Disclaimer: I found this text file on my computer and I am deciding to post it as is. I probably never finished writing it, and meant to edit things later. But we all know how these things go (meaning that it would have never been finished).
So here it is:
First, let us discuss the notion of an object detector, then think about how the problem of image understanding is generally posed and finally look at a simple gedanken experiment.
I. The life of an object detector
An object detector's role is to localize an object in an image. Generally a large training set is obtained which consists of manually labelled images. These images contain an instance (or several instances) of the object of interest and additionally the location of the object of interest is also known. The training set is usually large enough to capture view of the object of interest under different orientations, scales, and lighting conditions. The training set has to generally be much larger if we want to detect a member of an object class such as a car versus the recognition of a particular object such as my car. Object detection refers to finding a member of a class while object recognition refers to finding that particular instance.

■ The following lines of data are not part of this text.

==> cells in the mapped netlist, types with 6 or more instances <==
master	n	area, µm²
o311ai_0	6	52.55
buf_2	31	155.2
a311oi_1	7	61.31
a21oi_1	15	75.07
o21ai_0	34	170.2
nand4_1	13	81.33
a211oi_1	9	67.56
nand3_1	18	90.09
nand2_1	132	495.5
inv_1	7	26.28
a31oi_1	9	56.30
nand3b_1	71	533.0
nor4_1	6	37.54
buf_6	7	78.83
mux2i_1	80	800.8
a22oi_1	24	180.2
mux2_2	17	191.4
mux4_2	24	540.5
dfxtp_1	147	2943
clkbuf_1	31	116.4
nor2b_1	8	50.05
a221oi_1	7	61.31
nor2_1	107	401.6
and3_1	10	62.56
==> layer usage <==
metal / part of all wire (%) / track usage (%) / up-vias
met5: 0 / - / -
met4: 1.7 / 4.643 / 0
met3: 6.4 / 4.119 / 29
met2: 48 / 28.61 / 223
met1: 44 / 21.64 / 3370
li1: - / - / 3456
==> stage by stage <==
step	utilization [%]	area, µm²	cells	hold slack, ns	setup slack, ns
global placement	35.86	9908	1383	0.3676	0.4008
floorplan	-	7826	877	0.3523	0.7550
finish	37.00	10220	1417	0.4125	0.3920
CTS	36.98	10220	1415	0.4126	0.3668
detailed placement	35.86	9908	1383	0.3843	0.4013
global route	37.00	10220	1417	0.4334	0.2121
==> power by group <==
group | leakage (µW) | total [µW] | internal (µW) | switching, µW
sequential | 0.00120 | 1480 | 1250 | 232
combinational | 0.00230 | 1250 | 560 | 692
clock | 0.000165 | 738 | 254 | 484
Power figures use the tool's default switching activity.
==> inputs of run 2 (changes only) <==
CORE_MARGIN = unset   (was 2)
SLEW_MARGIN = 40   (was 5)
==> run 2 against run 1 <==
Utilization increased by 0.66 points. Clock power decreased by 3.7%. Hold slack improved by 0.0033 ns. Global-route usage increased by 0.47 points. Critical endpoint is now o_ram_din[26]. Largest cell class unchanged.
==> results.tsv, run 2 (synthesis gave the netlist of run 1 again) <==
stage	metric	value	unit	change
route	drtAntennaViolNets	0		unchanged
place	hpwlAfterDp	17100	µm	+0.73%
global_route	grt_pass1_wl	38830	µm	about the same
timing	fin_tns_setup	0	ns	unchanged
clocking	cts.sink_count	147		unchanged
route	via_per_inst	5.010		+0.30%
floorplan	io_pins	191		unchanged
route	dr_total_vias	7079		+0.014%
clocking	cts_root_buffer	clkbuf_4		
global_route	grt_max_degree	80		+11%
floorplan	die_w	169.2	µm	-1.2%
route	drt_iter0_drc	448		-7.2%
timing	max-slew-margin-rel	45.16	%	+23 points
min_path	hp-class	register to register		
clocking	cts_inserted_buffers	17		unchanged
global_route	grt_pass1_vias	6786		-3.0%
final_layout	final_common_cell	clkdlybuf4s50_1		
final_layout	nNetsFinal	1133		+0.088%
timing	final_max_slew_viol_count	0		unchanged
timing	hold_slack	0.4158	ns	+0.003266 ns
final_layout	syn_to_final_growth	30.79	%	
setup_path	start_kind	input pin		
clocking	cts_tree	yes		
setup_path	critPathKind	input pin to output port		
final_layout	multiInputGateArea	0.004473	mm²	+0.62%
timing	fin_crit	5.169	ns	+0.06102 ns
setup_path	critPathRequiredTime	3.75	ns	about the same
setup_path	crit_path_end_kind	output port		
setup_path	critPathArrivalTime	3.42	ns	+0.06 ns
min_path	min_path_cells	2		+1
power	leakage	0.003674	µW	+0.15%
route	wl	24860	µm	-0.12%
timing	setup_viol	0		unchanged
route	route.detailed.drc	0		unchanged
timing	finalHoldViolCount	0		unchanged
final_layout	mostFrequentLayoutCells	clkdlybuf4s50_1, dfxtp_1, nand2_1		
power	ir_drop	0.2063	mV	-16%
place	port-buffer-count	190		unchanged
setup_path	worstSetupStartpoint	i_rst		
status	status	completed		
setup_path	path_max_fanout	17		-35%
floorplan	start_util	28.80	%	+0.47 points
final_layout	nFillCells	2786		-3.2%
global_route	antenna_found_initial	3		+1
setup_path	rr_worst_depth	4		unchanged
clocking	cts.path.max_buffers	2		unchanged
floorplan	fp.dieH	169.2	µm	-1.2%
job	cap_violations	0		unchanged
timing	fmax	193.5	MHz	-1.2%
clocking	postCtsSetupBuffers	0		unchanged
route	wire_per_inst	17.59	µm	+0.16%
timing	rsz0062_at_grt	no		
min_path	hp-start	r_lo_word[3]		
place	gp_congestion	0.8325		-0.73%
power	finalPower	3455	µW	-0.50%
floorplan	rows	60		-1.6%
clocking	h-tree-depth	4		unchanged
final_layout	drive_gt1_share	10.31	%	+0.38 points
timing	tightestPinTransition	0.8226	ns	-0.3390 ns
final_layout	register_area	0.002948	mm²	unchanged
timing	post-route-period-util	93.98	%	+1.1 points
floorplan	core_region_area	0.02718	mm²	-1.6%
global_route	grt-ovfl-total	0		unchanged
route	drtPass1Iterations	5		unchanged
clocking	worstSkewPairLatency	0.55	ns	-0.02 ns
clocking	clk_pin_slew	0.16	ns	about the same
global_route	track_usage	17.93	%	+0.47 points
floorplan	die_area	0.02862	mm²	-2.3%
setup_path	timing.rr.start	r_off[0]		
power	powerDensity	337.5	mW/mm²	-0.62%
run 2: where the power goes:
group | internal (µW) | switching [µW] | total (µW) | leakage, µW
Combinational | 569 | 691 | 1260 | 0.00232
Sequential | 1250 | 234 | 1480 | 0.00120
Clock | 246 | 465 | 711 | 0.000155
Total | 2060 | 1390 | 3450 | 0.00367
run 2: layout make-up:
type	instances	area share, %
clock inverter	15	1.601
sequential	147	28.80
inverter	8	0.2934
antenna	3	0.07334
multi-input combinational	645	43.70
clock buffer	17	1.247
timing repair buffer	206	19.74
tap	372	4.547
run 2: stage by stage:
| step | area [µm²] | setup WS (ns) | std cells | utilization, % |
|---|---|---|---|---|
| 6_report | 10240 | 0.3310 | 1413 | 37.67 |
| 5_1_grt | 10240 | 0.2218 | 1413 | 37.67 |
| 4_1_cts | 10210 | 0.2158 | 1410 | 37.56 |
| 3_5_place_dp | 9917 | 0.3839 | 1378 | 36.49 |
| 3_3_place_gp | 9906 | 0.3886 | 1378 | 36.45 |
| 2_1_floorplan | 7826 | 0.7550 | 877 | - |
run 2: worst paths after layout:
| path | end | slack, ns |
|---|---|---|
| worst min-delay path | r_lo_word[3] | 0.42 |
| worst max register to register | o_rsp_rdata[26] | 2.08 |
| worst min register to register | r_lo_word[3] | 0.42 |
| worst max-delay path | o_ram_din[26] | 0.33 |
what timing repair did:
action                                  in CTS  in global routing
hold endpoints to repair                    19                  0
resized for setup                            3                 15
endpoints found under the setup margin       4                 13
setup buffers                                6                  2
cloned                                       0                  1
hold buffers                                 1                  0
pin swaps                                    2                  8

Why object detection? Generally one is interested in a particular vision task such as creating an autonomous vehicle that can drive on highways. In this case, the vision researcher can reason about the types of objects that are generally seen in the particular application and train object detection modules for each object type. A car detector, a road sign detector, a tree detector, a bridge detector, a road lane detector, a person detector, a grass detector, a cloud detector, a gas station detector, a police car detector, and a sun detector could be used in combination to create a pretty decent scene understanding system. This system would look at at an image and segment it by assigning each pixel in the image as belonging to one of those classes or the 'unclassified' category. This 'unclassified category' is also known as the background category, or the clutter category; it represents the 'uninteresting' stuff.
II. What comes after seeing
Awesome! I just concocted a recipe for creating an autonomous vehicle!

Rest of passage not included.